I can understand that something feels wrong. I think it's hard to let go of high school friends. I had some friends in high school and we were really close and told each other a lot of private stuff, we stayed friends after high school, for a few years, but we ended up getting into a weird fight and I haven't talked to either of them in a long time. It does feel weird not having them but I don't know what else to do. One of them constantly is hanging out with her sister so I feel like she just doesn't need me, plus I live far away now anyway. 

I'm not sure exactly why you feel weird about, but if you really felt like she didnt value the friendship then you might be better off without her. I got that exact feeling with my 2 friends, just feeling like they didn't value me anymore and didn't want to be close anymore. My one friend stopped opening up to me and didn't even tell me when she started dating this one guy. It felt like I was just an acquaintance to her, so i felt I was better off without her.


----------



## Demure (Jul 14, 2014)

I'm so sorry to hear that, Sparkle0. You sound like a really sweet person who deserves good friends.

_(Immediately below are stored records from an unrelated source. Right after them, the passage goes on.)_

[config.mk]
export PLATFORM = sky130hd
export DESIGN_NAME = sar_adc_readout
export DESIGN_NICKNAME = d
export VERILOG_FILES = /design/src/sar_pkg.sv /design/src/sar_adc_readout.sv
export SDC_FILE = /design/constraint.sdc
export NUM_CORES = 1
export LEC_CHECK = 0
export ABC_AREA = 1
export BUFFER_PORTS_ARGS = -buffer_cell sky130_fd_sc_hd__buf_4
export CAP_MARGIN = 0
export CORE_MARGIN = 3
export CORE_UTILIZATION = 50
export CTS_CLUSTER_DIAMETER = 200
export DETAILED_ROUTE_END_ITERATION = 12
export PLACE_DENSITY = 0.74
export RECOVER_POWER = 50
export SYNTH_ARGS = -nofsm -noshare
export SYNTH_HDL_FRONTEND = slang
export SYNTH_SLANG_ARGS = --single-unit
[constraint.sdc]
create_clock -name mclk -period 5.4 [get_ports mclk]
set_input_delay 1.08 -clock mclk [delete_from_list [all_inputs] [get_ports mclk]]
set_output_delay 1.08 -clock mclk [all_outputs]
set_load 0.01 [all_outputs]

Sometimes I wish I weren't an introverted non-loner. I can't connect with people unless I'm forced to work with them through school/clubs, and even then, I won't be friends with them unless they have the right personality. And when I finally become friends with someone, I treasure our friendship and the very thought of my friends brings a smile to my face. But it's frustrating to know that while I see my friends as the few people I can connect with, so near and dear to my heart, they just see me as someone to talk to and hang out with sometimes. And when graduation comes along, they'll forget me soon after, because they have plenty of friends and can easily make more; I'm just a drop from the bucket. As an introvert, friends are so rare that when I do form a friendship, I get super attached to it and it hurts to let go. I can't be content as a loner, like I used to be, now that I've experienced friendships and know how great they are while they last. And I can't be an extrovert because I'm not wired that way. I just can't win, can I?


----------



## Demure (Jul 14, 2014)

mattmc said:


> I wish people hugged me more in my dreams. Recently someone was kind of leaning on me in an almost embrace. Not quite a hug but it made me feel good. I wish I had more good dreams. =[


Don't feel too bad; lately, my dream life hasn't been that great either. Most of my dreams (that I remember) have been nightmares, weird, or mundane. The only dreams I've been having that are pleasant as opposed to bad or neutral are the ones with my ex-friend.

It's so messed up that every good dream I've been having involves the person who hurt me.


----------



## mattmc (Jun 27, 2013)

Demure said:


> Don't feel too bad; lately, my dream life hasn't been that great either. Most of my dreams (that I remember) have been nightmares, weird, or mundane. The only dreams I've been having that are pleasant as opposed to bad or neutral are the ones with my ex-friend.
> 
> It's so messed up that every good dream I've been having involves the person who hurt me.


Maybe it's not my place to say but I've never had a good dream about someone I didn't like. It could be that inside you've forgiven her and it's just hard to deal with that because then you go back to missing her.

IMO, love is never a bad thing. But the emotions are intense and I've ruined a lot of friendships because of it. I've also had a lot of nostalgia for old friendships. Because I had some amazing friends in the past and now my real life friendships are basically down to one.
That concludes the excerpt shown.